Given a name

Twelve years ago today, we were given a name.   The name of the disease with no cures or treatments that doctors ensured us would take the life of our daughter by the age of two.  The name that invited us down a path that no parent dreams about going. The name of the disease that had stolen her ability to laugh, to smile, to roll, to sit up, to sleep thru the night, and to make eye contact.  The disease that had caused tens of thousands of seizures and countless hospital stays.  The name of the disease that would take away her ability to swallow, enjoy food, and to organize her movements.  The name of the disease that makes the common cold a dangerous battle. The disease that has caused us more sleepless nights than I can recall. The disease that introduced us to the world of therapy, medical equipment and specialty doctors. The name that gave us a care team of several specialists including palliative or comfort care. The name that would force us to completely rely on friends and family in so many circumstances because two hands are never enough.  The name that introduced us to having nursing care in our home. The name that would give us entry into the special needs community, birth to three, and IEPs. The name that opened our eyes to handicap accessibility and how one size never fits all. The name of the disease that has had me bedside, night after night, praying that she would turn the corner, that the breathe I see would not be her last. IMG_4471

This morning, my husband gave thanks for this day twelve years ago, for the name of the disease that brought us completely to the end of ourselves and caused us to rely fully on our Lord and Savior.

The name of the disease that would cause us to reevaluate all that was important to us and appreciate time together.  The name that would cause us to give thanks for the little things like an appropriate smile because they are such an amazing gift.   The disease that would teach us that some of the greatest teachers can teach without saying a word. The name that would be a label on medical records but never a definition of who she is. The name that would introduce us to an amazing world of some of the most selfless and loving doctors, nurses, teachers and therapists. The name of the disease that would teach us what real love looks like. The name that would continually open our eyes to the love of the church and what it means to be the hands and feet of Jesus. The name of the disease that lead us to the cross and gave our family life.

How big is our God?

Psalm 28:7  The Lord is my strength and shield. I trust him with all my heart. He helps me, and my heart is filled with joy.  I burst out in songs of thanksgiving. (NLT)

Just far enough

Just far enough

I can hardly believe school is starting tomorrow. This year I have three in school with my oldest, Blake, starting middle school, Elena will be in 4th grade and Evelyn will be starting 4K. Truett will get to enjoy some one on one mommy time.

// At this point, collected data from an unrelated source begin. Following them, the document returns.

===== src/rtl/melodia_pkg.sv =====
// Shared types and constants for the melody sequencer: state enum, table entry
// layout, default note frequencies and the default 25-entry song.
package melodia_pkg;

   localparam int unsigned NOTA_W_PKG  = 16;
   localparam int unsigned DUR_W_PKG   = 3;
   localparam int unsigned LEN_CANCION = 25;

   typedef enum logic [1:0] {
      REPOSO   = 2'd0,
      SONANDO  = 2'd1,
      SILENCIO = 2'd2
   } estado_t;

   typedef struct packed {
      logic [NOTA_W_PKG-1:0] nota;
      logic [DUR_W_PKG-1:0]  dur;
   } entrada_t;

   // Default note frequencies in Hz
   localparam logic [NOTA_W_PKG-1:0] DO4  = 16'd261;
   localparam logic [NOTA_W_PKG-1:0] RE4  = 16'd293;
   localparam logic [NOTA_W_PKG-1:0] MI4  = 16'd329;
   localparam logic [NOTA_W_PKG-1:0] FA4  = 16'd349;
   localparam logic [NOTA_W_PKG-1:0] SOL4 = 16'd392;
   localparam logic [NOTA_W_PKG-1:0] LA4  = 16'd440;
   localparam logic [NOTA_W_PKG-1:0] SIB4 = 16'd466;
   localparam logic [NOTA_W_PKG-1:0] DO5  = 16'd523;

   // Default song; out-of-range indices return silence with duration 1
   function automatic entrada_t cancion(input logic [31:0] i);
      entrada_t e;
      e.nota = '0;
      e.dur  = 3'd1;
      case (i)
         32'd0:  e.nota = DO4;
         32'd1:  e.nota = DO4;
         32'd2:  e.nota = RE4;
         32'd3:  e.nota = DO4;
         32'd4:  e.nota = FA4;
         32'd5:  begin e.nota = MI4; e.dur = 3'd2; end
         32'd6:  e.nota = DO4;
         32'd7:  e.nota = DO4;
         32'd8:  e.nota = RE4;
         32'd9:  e.nota = DO4;
         32'd10: e.nota = SOL4;
         32'd11: begin e.nota = FA4; e.dur = 3'd2; end
         32'd12: e.nota = DO4;
         32'd13: e.nota = DO4;
         32'd14: e.nota = DO5;
         32'd15: e.nota = LA4;
         32'd16: e.nota = FA4;
         32'd17: e.nota = MI4;
         32'd18: begin e.nota = RE4; e.dur = 3'd2; end
         32'd19: e.nota = SIB4;
         32'd20: e.nota = SIB4;
         32'd21: e.nota = LA4;
         32'd22: e.nota = FA4;
         32'd23: e.nota = SOL4;
         32'd24: begin e.nota = FA4; e.dur = 3'd4; end
         default: e.dur = 3'd1;
      endcase
      return e;
   endfunction

endpackage


===== src/rtl/tabla_melodia.sv =====
// Combinational melody ROM: index -> {nota, dur}. Indices at or beyond LEN read
// as silence with a one-unit duration.
module tabla_melodia
   import melodia_pkg::*;
#(
   parameter int unsigned NOTE_W = 16,
   parameter int unsigned DUR_W  = 3,
   parameter int unsigned LEN    = 25,
   parameter int unsigned IDX_W  = $clog2(LEN)
) (
   input  logic [IDX_W-1:0]  idx,
   output logic [NOTE_W-1:0] nota,
   output logic [DUR_W-1:0]  dur
);

   entrada_t e;

   // Table lookup with out-of-range guard
   always_comb begin
      e.nota = '0;
      e.dur  = 3'd1;
      if (32'(idx) < LEN) begin
         e = cancion(32'(idx));
      end
   end

   assign nota = NOTE_W'(e.nota);
   assign dur  = DUR_W'(e.dur);

endmodule


===== src/rtl/secuenciador_melodia.sv =====
// Melody sequencer: steps through the note table, timing each note in tempo
// units of TICK_DIV cycles followed by GAP_CYC silent cycles.
// Optional feature: define SECUENCIA_BUCLE_EN to let `bucle` wrap playback.
module secuenciador_melodia
   import melodia_pkg::*;
#(
   parameter int unsigned NOTE_W   = 16,
   parameter int unsigned DUR_W    = 3,
   parameter int unsigned LEN      = 25,
   parameter int unsigned IDX_W    = $clog2(LEN),
   parameter int unsigned TICK_DIV = 12_500_000,
   parameter int unsigned GAP_CYC  = 1_250_000
) (
   input  logic              clk,
   input  logic              rst_n,
   input  logic              inicio,
   input  logic              parar,
   input  logic              pausa,
   input  logic              bucle,
   output logic [NOTE_W-1:0] nota,
   output logic              valido,
   output logic [IDX_W-1:0]  indice,
   output logic              ocupado,
   output logic              fin
);

   // Width guards keep a 1-bit counter when the natural width would be zero
   localparam int unsigned PRE_W = (TICK_DIV > 1) ? $clog2(TICK_DIV) : 1;
   localparam int unsigned GAP_W = (GAP_CYC > 0) ? $clog2(GAP_CYC + 1) : 1;

   localparam logic [PRE_W-1:0] PRE_ULT = PRE_W'(TICK_DIV - 1);
   localparam logic [GAP_W-1:0] GAP_ULT = (GAP_CYC > 0) ? GAP_W'(GAP_CYC - 1) : '0;
   localparam logic [IDX_W-1:0] IDX_ULT = IDX_W'(LEN - 1);

   estado_t           estado;
   logic [PRE_W-1:0]  presc;
   logic [DUR_W-1:0]  unidad;
   logic [GAP_W-1:0]  gap;
   logic [DUR_W-1:0]  dur_q;

   logic [IDX_W-1:0]  idx_sig;
   logic [NOTE_W-1:0] rom_nota;
   logic [DUR_W-1:0]  rom_dur;
   logic [DUR_W-1:0]  dur_ef;
   logic              ultimo;
   logic              fin_nota;
   logic              fin_gap;
   logic              avanzar;
   logic              repetir;

   // The ROM always looks one entry ahead: the entry to load when a note starts
   always_comb begin
      idx_sig = indice + IDX_W'(1);
      if (estado == REPOSO || indice == IDX_ULT) begin
         idx_sig = '0;
      end
   end

   tabla_melodia #(
      .NOTE_W (NOTE_W),
      .DUR_W  (DUR_W),
      .LEN    (LEN),
      .IDX_W  (IDX_W)
   ) u_tabla (
      .idx  (idx_sig),
      .nota (rom_nota),
      .dur  (rom_dur)
   );

   assign dur_ef   = (rom_dur == '0) ? DUR_W'(1) : rom_dur;
   assign ultimo   = (indice == IDX_ULT);
   assign fin_nota = (estado == SONANDO) && (presc == PRE_ULT) &&
                     (unidad == dur_q - DUR_W'(1));
   assign fin_gap  = (estado == SILENCIO) && (gap == GAP_ULT);
   // Without a gap the next note follows directly from the end of the current one
   assign avanzar  = (GAP_CYC == 0) ? fin_nota : fin_gap;

`ifdef SECUENCIA_BUCLE_EN
   assign repetir = bucle;
`else
   // bucle is read but has no effect in this build
   assign repetir = bucle & 1'b0;
`endif

   // Sequencer state, counters and registered outputs
   always_ff @(posedge clk) begin
      if (!rst_n || parar) begin
         estado  <= REPOSO;
         presc   <= '0;
         unidad  <= '0;
         gap     <= '0;
         dur_q   <= '0;
         indice  <= '0;
         nota    <= '0;
         valido  <= 1'b0;
         ocupado <= 1'b0;
         fin     <= 1'b0;
      end else if (!pausa) begin
         fin <= 1'b0;
         if (avanzar) begin
            presc  <= '0;
            unidad <= '0;
            gap    <= '0;
            if (!ultimo || repetir) begin
               estado  <= SONANDO;
               indice  <= idx_sig;
               nota    <= rom_nota;
               valido  <= 1'b1;
               ocupado <= 1'b1;
               dur_q   <= dur_ef;
               fin     <= ultimo;
            end else begin
               // Sequence complete: indice stays on the last entry
               estado  <= REPOSO;
               nota    <= '0;
               valido  <= 1'b0;
               ocupado <= 1'b0;
               fin     <= 1'b1;
            end
         end else begin
            unique case (estado)
               REPOSO: begin
                  if (inicio) begin
                     estado  <= SONANDO;
                     indice  <= idx_sig;
                     nota    <= rom_nota;
                     valido  <= 1'b1;
                     ocupado <= 1'b1;
                     dur_q   <= dur_ef;
                     presc   <= '0;
                     unidad  <= '0;
                  end
               end
               SONANDO: begin
                  if (presc == PRE_ULT) begin
                     presc <= '0;
                     if (unidad == dur_q - DUR_W'(1)) begin
                        unidad <= '0;
                        estado <= SILENCIO;
                        nota   <= '0;
                        valido <= 1'b0;
                        gap    <= '0;
                     end else begin
                        unidad <= unidad + DUR_W'(1);
                     end
                  end else begin
                     presc <= presc + PRE_W'(1);
                  end
               end
               SILENCIO: gap <= gap + GAP_W'(1);
               default:  estado <= REPOSO;
            endcase
         end
      end
   end

endmodule

===== config.mk =====
export PLATFORM = sky130hd
export DESIGN_NAME = secuenciador_melodia
export DESIGN_NICKNAME = d
export VERILOG_FILES = /design/src/rtl/melodia_pkg.sv /design/src/rtl/tabla_melodia.sv /design/src/rtl/secuenciador_melodia.sv
export SDC_FILE = /design/constraint.sdc
export NUM_CORES = 1
export LEC_CHECK = 0
export CORE_ASPECT_RATIO = 1.75
export CORE_MARGIN = 1.5
export CORE_UTILIZATION = 35
export CTS_CLUSTER_DIAMETER = 100
export DETAILED_ROUTE_END_ITERATION = 12
export GPL_TIMING_DRIVEN = 0
export PLACE_DENSITY_LB_ADDON = 0.1
export SLEW_MARGIN = 20
export SYNTH_ARGS = -nofsm -noshare
export SYNTH_HDL_FRONTEND = slang
export SYNTH_SLANG_ARGS = --single-unit

===== constraint.sdc =====
create_clock -name clk -period 2.83 [get_ports clk]
set_input_delay 0.4245 -clock clk [delete_from_list [all_inputs] [get_ports clk]]
set_output_delay 0.4245 -clock clk [all_outputs]
set_load 0.02 [all_outputs]

After elaboration in Yosys (flattened, before gate mapping):

Cells that the tools add are included.

* $add $sub $neg: 5
* magnitude comparators: 1
* equality and inequality tests: 35
* multiplexer cells: 48
* bitwise operators: 1
* reduce and logical (&&, ||, !) cells: 26

Operators with widths (count)
* 2-to-1 mux 16 bit: 5
* case mux 10 bit (8 select lines): 1
* 2-to-1 mux 24 bit: 3
* 2-to-1 mux 21 bit: 3
* equality test 5 bit, second input constant: 10
* case mux 24 bit (2 select lines): 1
* case mux 21 bit (2 select lines): 1
* equality test 5 x 4 -> 1 bit, second input constant: 8
* case mux 16 bit (2 select lines): 1
* 2-to-1 mux 3 bit: 9
* 2-to-1 mux 5 bit: 5
* adder 24 x 1 -> 24 bit, second input constant: 1
* equality test 24 bit, second input constant: 1
* adder 21 x 1 -> 21 bit, second input constant: 1
* equality test 21 bit, second input constant: 1
* equality test 5 x 3 -> 1 bit, second input constant: 4
* 2-to-1 mux 19 bit: 1
* case mux 3 bit (2 select lines): 2
* AND reduction 4 bit: 3
* equality test 5 x 2 -> 1 bit, second input constant: 2
* 2-to-1 mux 1 bit: 10
* AND reduction 5 bit: 2
* 2-to-1 mux 2 bit: 4
* OR reduction 2 bit: 4
* other kinds (26): 33

* bits in registers: 77
* logic and storage cells: 126

Longest topological paths before layout:

* word-level depth: 12
* gate-level depth with buffers: 10
* mapped depth without buffers: 9

Cells and area by module:

A second synthesis with hierarchy kept.

* cells, all modules: 578
* area, all modules: 4608.2 sq um

Modules (own cells, without submodules)
* secuenciador_melodia: times used 1, cells an instance 505, area each 4096.4 sq um, seq. area each 1541.5 sq um
* tabla_melodia: times used 1, cells an instance 73, area each 511.7 sq um, seq. area each 0.0 sq um

Worst setup path before layout:

Ideal clock, no wire load.

* path kind: register to register
* start point: register indice[0]
* end point: register nota[8]
* setup time: 74 ps
* arrival: 2720 ps
* data required time: 2756 ps
* setup slack: 36 ps
* stages on the path, launching flop included: 11
* path buffers: 1
* clock period less this slack: 2794 ps
* cells stage by stage: dfxtp_1 > clkbuf_1 > inv_1 > ha_1 > o21ai_0 > a211oi_1 > or4_1 > a2111oi_0 > a31o_2 > nor4bb_1 > o21ai_0

* longest elaborated chain between the ends: 10
* elaborated cells on any way between the ends: 43
* those cells by class: add/sub: 1; order compare: 1; eq/ne: 25; mux: 7; reduce/logical: 9

RTL lines
* from (decl): line secuenciador_melodia.sv:22 `output logic [IDX_W-1:0] indice,`
* from (signal assigned): line secuenciador_melodia.sv:106 `indice <= idx_sig;`
* from (signal assigned): line secuenciador_melodia.sv:125 `indice <= idx_sig;`
* parallel branches: the longest is 9 deep, another holds adder 5 x 1 -> 5 bit
* 2-to-1 mux 16 bit *: line secuenciador_melodia.sv:100 `if (avanzar) begin`
* to (signal assigned): line secuenciador_melodia.sv:107 `nota <= rom_nota;`
* to (signal assigned): line secuenciador_melodia.sv:126 `nota <= rom_nota;`
* to (decl): line secuenciador_melodia.sv:20 `output logic [NOTE_W-1:0] nota,`

Every way passes the cells marked *. The select of a mux whose other input is x is not followed.
A chain may end at the register's enable or synchronous reset.

Final worst setup path:

* start point: register gap[13]
* end point: register estado[0]

* longest elaborated chain between the ends: 4
* elaborated cells on any way between the ends: 8
* those cells by class: eq/ne: 5; mux: 1; reduce/logical: 2

RTL lines
* from (decl): line secuenciador_melodia.sv:38 `logic [GAP_W-1:0] gap;`
* from (signal assigned): line secuenciador_melodia.sv:150 `SILENCIO: gap <= gap + GAP_W'(1);`
* equality test 21 bit *: line secuenciador_melodia.sv:74 `assign fin_gap = (estado == SILENCIO) && (gap == GAP_ULT);`
* logical AND 1 bit *: line secuenciador_melodia.sv:74
* inequality test 3 x 2 -> 1 bit (no line), or another cell as far along
* AND reduction 5 bit (no line)
* to (signal assigned): line secuenciador_melodia.sv:88 `estado <= REPOSO;`
* to (signal assigned): line secuenciador_melodia.sv:105 `estado <= SONANDO;`
* to (signal assigned): line secuenciador_melodia.sv:114 `estado <= REPOSO;`
* to (decl): line secuenciador_melodia.sv:35 `estado_t estado;`

Every way passes the cells marked *; elsewhere a longest branch is shown, timed or not.

==> impl_metrics.tcl <==
set metrics [dict create \
    p_leak_nw 1.62 \
    clkLatencyLatePin_ps 340 \
    reg2regPathDepth 7 \
    top_layer "met4" \
    postLayoutCoreUtil 0.439 \
    peakVddDrop_mv 0.326 \
    finalWorstPathRequiredPeriod_ps 2740 \
    syn_avg_cell_area_um2 8.05 \
    viasPerCell 5.47 \
    nets 551 \
    r2r_setup_slack_ps 90 \
    cpPeakStageDelay_ps 550 \
    drtPass1Iterations 4 \
    crit_buf_inv 0 \
    io_pins 30 \
    setup_viol 0 \
    clkTransAtPathRegs_ps 60 \
    drt-met1-wl_um 4200 \
    rr_endpoint "estado[0]" \
    cts_tree "yes" \
    synth-seq-cells 71 \
    area_growth_pct 22.5 \
    wl_met3_um 333 \
    core_mm2 0.0111 \
    grt_usage 0.180 \
    wl_per_cell_um 15.5 \
    post-route-worst-setup-slack_ps 94.5 \
    syn_inst 494 \
    timing.slew.headroom 0.598 \
    tightest_slew_ps 601 \
    end_kind "register" \
    grt_pass1_vias 3572 \
    drtIter0Drc 146 \
    holdWs_ps 452 \
    power_switching_mw 0.505 \
    cts_sinks 71 \
    cts_htree_levels 3 \
    grt-ovfl-total 0 \
    drv_cap 0 \
    min_from "nota[2]" \
    synth_edf_count 0 \
    slew_violations 0 \
    num_antenna_cells 0 \
    cts_inserted_buffers 9 \
    drive_above_1_share 0.117 \
    vias 3678 \
    grt_pass1_wl_um 17400 \
    cts_root_buffer "clkbuf_16" \
    cp.arrival_ps 3000 \
    ys.flop_type "dfxtp_1" \
    clock_power_share 0.526 \
    fmax_ghz 0.366 \
    setup.worst_path.class "register to register" \
    synth_seq_area_share 0.357 \
    fp.dieH_um 144 \
    n_fill_cell 1181 \
    design_area_mm2 0.00487 \
    fp.dieArea_mm2 0.0120 \
    pwr-share-seq 0.426 \
    swShare 0.213 \
    post-place-ws_ps -375 \
    min_to "nota[2]" \
    dr_wl_met2_um 5520 \
    hold_class "register to register" \
    power.share.combinational 0.048 \
    placed_area_mm2 0.00437 \
    gp_congestion 0.876 \
    start_kind "register" \
    start_util 0.358 \
    die_w_um 83.6 \
    netlist_area_mm2 0.00398 \
    row_count 51 \
    status "finished, final reports clean" \
    path_cells "or4b_4 > or4_4 > o31ai_4 > nor2_2 > or4_4 > a211o_1 > a21oi_2" \
    skew_ps 7.59 \
    wirelength_um 10400 \
    io_buffers 21 \
    synthDistinctLibCells 61 \
    critPathTopFamily "simple AND/OR/NAND/NOR gates" \
    hold_viol_final 0 \
    critPathMaxFanout 4 \
    fin_setup_tns_ps 0 \
    cts_hold_buf 0 \
    slowest_stage "or4b_4" \
    worstPathRequired_ps 3100 \
    cts_buffer_depth 2 \
    antenna_found_initial 0 \
    worstHoldPathCells 2 \
    drc 0 \
    grt_max_degree 12 \
    async_flop_share 0 \
    place_hpwl_um 7830 \
    intPower_mw 1.86 \
    path_common_cell "or4_4" \
    power_density_mw_per_mm2 486 \
    antenna_left 0 \
    min_period_over_period 0.967 \
    synth_warnings 0 \
    r2r_start "gap[13]" \
]
==> synth_stat cells (2+ instances only) <==
| master | n | area, um2 |
|---|---|---|
| nor2b_1 | 7 | 43.8 |
| and2_1 | 6 | 37.5 |
| a311oi_1 | 3 | 26.3 |
| o21ai_1 | 2 | 10.0 |
| mux2i_1 | 6 | 60.1 |
| nor3_1 | 16 | 80.1 |
| o21ai_0 | 23 | 115 |
| nand4b_1 | 2 | 17.5 |
| nor4bb_1 | 2 | 20.0 |
| or4_4 | 2 | 22.5 |
| or4_1 | 4 | 30.0 |
| xnor2_1 | 22 | 193 |
| and4_1 | 4 | 35.0 |
| a21o_1 | 3 | 22.5 |
| dfxtp_1 | 71 | 1420 |
| or3_1 | 9 | 56.3 |
| clkbuf_1 | 18 | 67.6 |
| buf_2 | 2 | 10.0 |
| inv_1 | 15 | 56.3 |
| a211oi_1 | 2 | 15.0 |
| nand2b_1 | 7 | 43.8 |
| or4b_1 | 3 | 30.0 |
| o211ai_1 | 4 | 30.0 |
| nor4b_1 | 5 | 43.8 |
| buf_4 | 6 | 45.0 |
| ha_1 | 10 | 125 |
| nor2_1 | 60 | 225 |
| and4b_1 | 2 | 20.0 |
| nor4_1 | 9 | 56.3 |
| nor3b_1 | 3 | 22.5 |
| o22ai_1 | 2 | 12.5 |
| xor2_1 | 23 | 201 |
| a21oi_1 | 22 | 110 |
| nand3_1 | 30 | 150 |
| nand2_1 | 47 | 176 |
| nand4_1 | 10 | 62.6 |
| and3_1 | 8 | 50.1 |
==> placed cells by master (no fill, tap or decap), types with 10 or more instances in the layout <==
master	synthesis	layout
clkdlybuf4s50_1	0	21
nand3_1	30	29
xnor2_1	22	22
ha_1	10	10
inv_1	15	14
xor2_1	23	23
clkbuf_1	18	10
nor2_1	60	59
nor3_1	16	14
nand4_1	10	10
dfxtp_1	71	67
o21ai_0	23	22
buf_4	6	11
a21oi_1	22	21
nand2_1	47	45
==> metal layers <==
| metal | global-route usage | vias up |
|---|---|---|
| li1 | - | 1827 |
| met1 | 0.196 | 1738 |
| met2 | 0.328 | 83 |
| met3 | 0.0320 | 30 |
| met4 | 0.100 | 0 |
| met5 | 0 | - |
==> through the flow <==
stage / power, mW / instances
after floorplan: 1.11 / 499
after global placement: 1.14 / 652
after detailed placement: 1.14 / 652
after CTS: 2.40 / 669
after global routing: 2.45 / 672
final: 2.37 / 672
==> cells by family (layout without fill, tap and decap cells) <==
family | after synthesis | count (layout) | synth area share
AO/OA/AOI/OAI | 77 | 77 | 0.125
other | 1 | 6 | 0.000943
AND/OR/NAND/NOR | 240 | 240 | 0.317
flip-flops | 71 | 71 | 0.357
buffers and inverters | 42 | 83 | 0.0459
multiplexers | 6 | 6 | 0.0151
XOR/XNOR | 46 | 46 | 0.105
adder cells (fa/ha/maj) | 11 | 11 | 0.0340
==> how the worst max path moves through the flow <==
stage / from / to / slack (ps) / depth (start not counted)
6_report: gap[13] / estado[0] / 90 / 7
3_3_place_gp: gap[15] / gap[9] / -340 / 7
4_1_cts: gap[13] / gap[15] / 0.8 / 8
5_1_grt: gap[10] / presc[18] / -1 / 6
3_5_place_dp: indice[0] / nota[8] / -380 / 10
2_1_floorplan: indice[0] / nota[8] / 40 / 10
==> repair_timing <==
item	in CTS	in global routing
setup buffers	1	3
endpoints found under the setup margin	38	55
pin swaps	3	5
cloned	0	0
gates resized for setup	16	35
==> sequential cells by signal (all words and copies together), names as in the netlist <==
signal and flops:
dur_q 3, estado 2, fin 1, gap 21
indice 5, nota 10, ocupado 1, presc 24
unidad 3, valido 1
==> power groups by stage <==
stage | Combinational (mW) | Clock [mW] | Sequential, mW
6_report | 0.115 | 1.25 | 1.01
5_1_grt | 0.126 | 1.32 | 1.01
4_1_cts | 0.112 | 1.28 | 1.01
3_5_place_dp | 0.109 | 0 | 1.03
3_3_place_gp | 0.110 | 0 | 1.03
2_1_floorplan | 0.0730 | 0 | 1.03
==> worst reg2reg max path: cells and delay by family, from the launching register on <==
kind / cells / cell delay (ps)
AND/OR/NAND/NOR: 4 / 1640
AO/OA/AOI/OAI: 3 / 690
flip-flops: 1 / 330
==> layout make-up <==
type	instances	area, um2	share of cell area
well taps	132	165	0.0339
repair buffers	25	240	0.0493
clock inverters	3	65.1	0.0134
flip-flops and latches	71	1430	0.293
multi-input cells	386	2510	0.515
clock buffers	13	260	0.0534
plain buffers	27	146	0.0300
inverters	15	56.3	0.0116
Power figures use the tool's default switching activity.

We brought Elena in to meet her teacher the other day and as we walked down the hall she was just beaming. Her face lit up the entire time we were there. She loves school!

Elena splits her time in the special ed and 4th grade classroom about 50/50. When she is at school the kids love her. Many of them who have been with her for years understand how she communicates and patiently wait for her eyebrow raise for yes. They have to put their names in a bin and draw one name to be Elena’s helper for the day so that everyone gets a turn. Other wise it was hard on Elena to choose. Often a few little girls choose to stay in on recess to read or play with Elena. They see Elena like we do. The compassion and care they show often brings me to tears.

Can you believe that there was a time that we didn’t feel that school was a best option for Elena? Her health is too compromised. She gets sick so easy. Every cold leads to pneumonia. She’ll be exposed to germs. Kids can be mean. Will she even benefit from being there?

All of these fears are out there and very real. But the benefit of seeing my sweet girl light up being around her classmates far out weighs all of those worries. The joy that I feel knowing that there is a group of students who don’t fear others who look different and know that all because you are non verbal doesn’t mean you have nothing to offer is priceless. May their hearts never change.

I am so grateful for her teachers and therapists that held our hand every step of the way. Continually pushing us just slightly out of our comfort zones. Seeing the things that we could not. Believing and striving for things that we had no idea were possible.

So to every teacher or therapist or paraprofessional who has ever believed in what appeared to be impossible–Thank You! Thank you for pushing us just far enough. Thank you for valuing my input and role as a parent. And thank you for seeing my child for all that they are and more!

Know that you are valued and that I have and will be praying for you this year. Please continue to expect great things!